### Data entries
-----
[config.mk]
export PLATFORM = sky130hd
export DESIGN_NAME = system_watchdog_timer
export DESIGN_NICKNAME = d
export VERILOG_FILES = /design/src/wdt_pkg.sv /design/src/system_watchdog_timer.sv /design/src/wdt_irq_status.sv /design/src/wdt_sync2.sv
export VERILOG_INCLUDE_DIRS = /design/src
export SDC_FILE = /design/constraint.sdc
export NUM_CORES = 1
export LEC_CHECK = 0
export BUFFER_PORTS_ARGS = -buffer_cell sky130_fd_sc_hd__buf_2
export CAP_MARGIN = 20
export CORE_MARGIN = 5
export CORE_UTILIZATION = 41
export DETAILED_ROUTE_END_ITERATION = 10
export PLACE_DENSITY = 0.84
export SLEW_MARGIN = 20
export SYNTH_ARGS = -nofsm -noshare
export SYNTH_HDL_FRONTEND = slang
export SYNTH_SLANG_ARGS = --single-unit
[constraint.sdc]
create_clock -name ref_clk -period 2 [get_ports ref_clk]
set_input_delay 0.2 -clock ref_clk [delete_from_list [all_inputs] [get_ports ref_clk]]
set_output_delay 0.2 -clock ref_clk [all_outputs]
set_load 0.01 [all_outputs]
[src/wdt_regs.svh]
// register offsets, field positions, reset values and timing of the watchdog
// assumes a 16-bit register port with full 32-bit byte addresses
`ifndef WDT_REGS_SVH
`define WDT_REGS_SVH

// ----------------------------------------------------------------
// register offsets
// ----------------------------------------------------------------
`define WDT_COUNTER_OFS 32'h5000_3100
`define WDT_CONTROL_OFS 32'h5000_3102
`define WDT_STATUS_OFS 32'h5000_3104
`define WDT_MASK_OFS 32'h5000_3106
`define WDT_FRZ_SET_OFS 32'h5000_3108
`define WDT_FRZ_CLR_OFS 32'h5000_310A

// ----------------------------------------------------------------
// field positions
// ----------------------------------------------------------------
`define WDT_KEY_MSB 15
`define WDT_KEY_LSB 9
`define WDT_KEY_OPEN 7'h00
`define WDT_SIGN_BIT 8
`define WDT_MODE_BIT 0
`define WDT_FRZ_BIT 0
`define WDT_EVT_NMI_BIT 0
`define WDT_EVT_RST_BIT 1
`define WDT_EVT_COUNT 2

// ----------------------------------------------------------------
// reset values and count thresholds
// ----------------------------------------------------------------
`define WDT_COUNT_RESET 9'h0FF
`define WDT_COUNT_RELOAD 9'h0FF
`define WDT_COUNT_NMI 9'h000
`define WDT_COUNT_RST 9'h1F0
`define WDT_COUNT_STEP 9'h001
`define WDT_COUNT_WRAP 9'h1FF

// ----------------------------------------------------------------
// timing: one tick every 10.24 ms at a 25 ns clock
// ----------------------------------------------------------------
`define WDT_TICK_PERIOD_US 10240
`define WDT_CLK_PERIOD_NS 25
`define WDT_TICK_CYCLES ((`WDT_TICK_PERIOD_US * 1000) / `WDT_CLK_PERIOD_NS)

`endif

[src/wdt_pkg.sv]
// types shared by the watchdog modules
// assumes the offsets and fields of wdt_regs.svh
package wdt_pkg;

	typedef logic [8:0] count_t;
	typedef logic [15:0] reg_data_t;

	// one register port access
	typedef struct packed {
		logic [31:0] addr;
		reg_data_t wdata;
		logic wr;
		logic rd;
	} reg_req_s;

	// watchdog events, one bit each
	typedef struct packed {
		logic rst;
		logic nmi;
	} wdt_evt_s;

endpackage : wdt_pkg

[src/system_watchdog_timer.sv]
// software-serviced watchdog with keyed reload, nmi and system reset
// assumes tick is a one-cycle pulse on ref_clk every 10.24 ms and
// debug_halt comes from outside the clock domain
`timescale 1ns/1ps
`include "wdt_regs.svh"

// Contract
// - a counter write is taken only when its key bits 15:9 are all zero.
// - a taken write loads bits 8:0, sign bit included, into the counter.
// - a counter read returns the live count with the key bits as zero.
// - unless frozen the count falls by one on each 10.24 ms tick.
// - the count is 9 bits and with mode clear wraps from zero to 0x1FF, 0x1FE and on.
// - bit 8 reads one while the count is negative and is writable.
// - with mode clear, the count reaching zero raises the nmi.
// - with mode clear, the count at 0x1F0 gives a reset and reloads 0xFF.
// - with mode set, a count at or below zero resets and reloads 0xFF.
// - software can set mode but only a reset or soft reset clears it.
// - with mode clear software freezes and resumes; with mode set not.
// - the count is always frozen while the processor is halted.
module system_watchdog_timer
	import wdt_pkg::*;
(
	// clock and reset
	input wire logic ref_clk,
	input wire logic rst,
	// register port
	input wire reg_req_s bus_req,
	output reg_data_t rdata,
	// timing and system inputs
	input wire logic tick,
	input wire logic debug_halt,
	input wire logic soft_rst,
	// system outputs
	output logic nmi,
	output logic wdog_rst,
	output logic irq
);

	// ----------------------------------------------------------------
	// state
	// ----------------------------------------------------------------
	count_t count;
	count_t next_count;
	logic mode;
	logic next_mode;
	logic frz;
	logic next_frz;
	logic was_zero;
	logic next_was_zero;
	logic next_nmi;
	logic next_wdog_rst;
	reg_data_t next_rdata;

	logic halt_sync;
	logic wr_cnt;
	logic wr_ctl;
	logic wr_fset;
	logic wr_fclr;
	logic wr_stat;
	logic wr_mask;
	logic key_ok;
	logic freeze_eff;
	logic dec_ok;
	logic expire;
	logic nmi_hit;
	wdt_evt_s evt;
	logic [`WDT_EVT_COUNT-1:0] evt_status;
	logic [`WDT_EVT_COUNT-1:0] evt_mask;

	// ----------------------------------------------------------------
	// halt input crossing
	// ----------------------------------------------------------------
	wdt_sync2 u_halt_sync (
		.ref_clk(ref_clk),
		.rst(rst),
		.async_in(debug_halt),
		.sync_out(halt_sync)
	);

	// ----------------------------------------------------------------
	// address decode
	// ----------------------------------------------------------------
	always_comb begin
		wr_cnt = bus_req.wr && (bus_req.addr == `WDT_COUNTER_OFS);
		wr_ctl = bus_req.wr && (bus_req.addr == `WDT_CONTROL_OFS);
		wr_fset = bus_req.wr && (bus_req.addr == `WDT_FRZ_SET_OFS);
		wr_fclr = bus_req.wr && (bus_req.addr == `WDT_FRZ_CLR_OFS);
		wr_stat = bus_req.wr && (bus_req.addr == `WDT_STATUS_OFS);
		wr_mask = bus_req.wr && (bus_req.addr == `WDT_MASK_OFS);
	end

	assign key_ok =
		bus_req.wdata[`WDT_KEY_MSB:`WDT_KEY_LSB] == `WDT_KEY_OPEN;

	// ----------------------------------------------------------------
	// freeze, expiry and events
	// ----------------------------------------------------------------
	// freeze sources
	assign freeze_eff = halt_sync || (frz && !mode);
	assign dec_ok = tick && !freeze_eff;

	assign expire = mode
		? (count == `WDT_COUNT_NMI || count[`WDT_SIGN_BIT])
		: (count == `WDT_COUNT_RST);

	assign nmi_hit = !mode && (count == `WDT_COUNT_NMI) && !was_zero;

	// ----------------------------------------------------------------
	// next state
	// ----------------------------------------------------------------
	always_comb begin
		next_count = count;
		next_mode = mode;
		next_frz = frz;
		next_was_zero = (count == `WDT_COUNT_NMI);
		next_nmi = nmi_hit;
		next_wdog_rst = expire;
		if (expire) begin
			next_count = `WDT_COUNT_RELOAD;
		end else if (wr_cnt && key_ok) begin
			next_count = bus_req.wdata[`WDT_SIGN_BIT:0];
		end else if (dec_ok) begin
			next_count = count - `WDT_COUNT_STEP;
		end
		if (expire || soft_rst)
			next_mode = 1'b0;
		else if (wr_ctl && bus_req.wdata[`WDT_MODE_BIT])
			next_mode = 1'b1;
		if (expire || soft_rst)
			next_frz = 1'b0;
		else if (wr_fset && bus_req.wdata[`WDT_FRZ_BIT] && !mode)
			next_frz = 1'b1;
		else if (wr_fclr && bus_req.wdata[`WDT_FRZ_BIT])
			next_frz = 1'b0;
	end

	// ----------------------------------------------------------------
	// read data
	// ----------------------------------------------------------------
	always_comb begin
		next_rdata = '0;
		if (bus_req.rd) begin
			unique case (bus_req.addr)
				`WDT_COUNTER_OFS: next_rdata = {7'h00, count};
				`WDT_CONTROL_OFS: next_rdata = {15'h0000, mode};
				`WDT_STATUS_OFS: next_rdata = {14'h0000, evt_status};
				`WDT_MASK_OFS: next_rdata = {14'h0000, evt_mask};
				`WDT_FRZ_SET_OFS: next_rdata = {15'h0000, frz};
				default: next_rdata = '0;
			endcase
		end
	end

	// ----------------------------------------------------------------
	// registers
	// ----------------------------------------------------------------
	always_ff @(posedge ref_clk) begin
		if (rst) begin
			count <= `WDT_COUNT_RESET;
			mode <= 1'b0;
			frz <= 1'b0;
			was_zero <= 1'b0;
			nmi <= 1'b0;
			wdog_rst <= 1'b0;
			rdata <= '0;
		end else begin
			count <= next_count;
			mode <= next_mode;
			frz <= next_frz;
			was_zero <= next_was_zero;
			nmi <= next_nmi;
			wdog_rst <= next_wdog_rst;
			rdata <= next_rdata;
		end
	end

	// ----------------------------------------------------------------
	// event status and interrupt
	// ----------------------------------------------------------------
	always_comb begin
		evt.nmi = nmi;
		evt.rst = wdog_rst;
	end

	wdt_irq_status #(
		.N(`WDT_EVT_COUNT)
	) u_irq (
		.ref_clk(ref_clk),
		.rst(rst),
		.evt(evt),
		.wr_status(wr_stat),
		.wr_mask(wr_mask),
		.wdata(bus_req.wdata[`WDT_EVT_COUNT-1:0]),
		.status(evt_status),
		.mask(evt_mask),
		.irq(irq)
	);

	// ----------------------------------------------------------------
	// checks
	// ----------------------------------------------------------------
	a_key_reject: assert property (
		@(posedge ref_clk) disable iff (rst)
		wr_cnt && !key_ok && !expire && !dec_ok |=> $stable(count)
	) else $error("counter changed on a locked write");

	a_key_accept: assert property (
		@(posedge ref_clk) disable iff (rst)
		wr_cnt && key_ok && !expire
		|=> count == $past(bus_req.wdata[8:0])
	) else $error("keyed write did not load the counter");

	a_read_live: assert property (
		@(posedge ref_clk) disable iff (rst)
		bus_req.rd && bus_req.addr == `WDT_COUNTER_OFS
		|=> rdata == {7'h00, $past(count)}
	) else $error("counter read is not the live count");

	a_tick_dec: assert property (
		@(posedge ref_clk) disable iff (rst)
		dec_ok && !wr_cnt && !expire
		|=> count == $past(count) - 9'h001
	) else $error("counter did not fall by one on a tick");

	a_no_tick: assert property (
		@(posedge ref_clk) disable iff (rst)
		!tick && !wr_cnt && !expire |=> $stable(count)
	) else $error("counter moved without a tick");

	a_wrap_zero: assert property (
		@(posedge ref_clk) disable iff (rst)
		count == 9'h000 && !mode && dec_ok && !wr_cnt
		|=> count == 9'h1FF && rdata[8] == 1'b0
	) else $error("counter did not wrap to 1FF");

	a_sign_read: assert property (
		@(posedge ref_clk) disable iff (rst)
		bus_req.rd && bus_req.addr == `WDT_COUNTER_OFS && count[8]
		|=> rdata[8] && rdata[15:9] == 7'h00
	) else $error("negative count read without sign bit");

	a_nmi_zero: assert property (
		@(posedge ref_clk) disable iff (rst)
		!mode && count == 9'h000 && !was_zero
		|=> nmi ##1 !nmi
	) else $error("nmi not a single pulse at zero");

	a_rst_reload: assert property (
		@(posedge ref_clk) disable iff (rst)
		!mode && count == 9'h1F0 |=> wdog_rst && count == 9'h0FF
	) else $error("no reset and reload at minus sixteen");

	a_mode1_rst: assert property (
		@(posedge ref_clk) disable iff (rst)
		mode && (count == 9'h000 || count[8])
		|=> wdog_rst && !nmi && count == 9'h0FF && !mode
	) else $error("mode one expiry did not reset directly");

	a_mode_sticky: assert property (
		@(posedge ref_clk) disable iff (rst)
		mode && !expire && !soft_rst |=> mode
	) else $error("mode bit cleared without a reset");

	a_soft_freeze: assert property (
		@(posedge ref_clk) disable iff (rst)
		frz && !mode && !wr_cnt && !expire |=> $stable(count)
	) else $error("counter moved while frozen by software");

	a_mode1_runs: assert property (
		@(posedge ref_clk) disable iff (rst)
		mode && frz && !halt_sync && tick && !wr_cnt && !expire
		|=> count == $past(count) - 9'h001
	) else $error("software freeze acted with mode set");

	a_halt_freeze: assert property (
		@(posedge ref_clk) disable iff (rst)
		halt_sync && !wr_cnt && !expire |=> $stable(count)
	) else $error("counter moved while halted");

endmodule : system_watchdog_timer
-----
### Problem to solve
Restate, word for word and with nothing added, the lines from the beginning of the records above through the line that contains "export NUM_CORES = 1".

### Result for this task
[config.mk]
export PLATFORM = sky130hd
export DESIGN_NAME = system_watchdog_timer
export DESIGN_NICKNAME = d
export VERILOG_FILES = /design/src/wdt_pkg.sv /design/src/system_watchdog_timer.sv /design/src/wdt_irq_status.sv /design/src/wdt_sync2.sv
export VERILOG_INCLUDE_DIRS = /design/src
export SDC_FILE = /design/constraint.sdc
export NUM_CORES = 1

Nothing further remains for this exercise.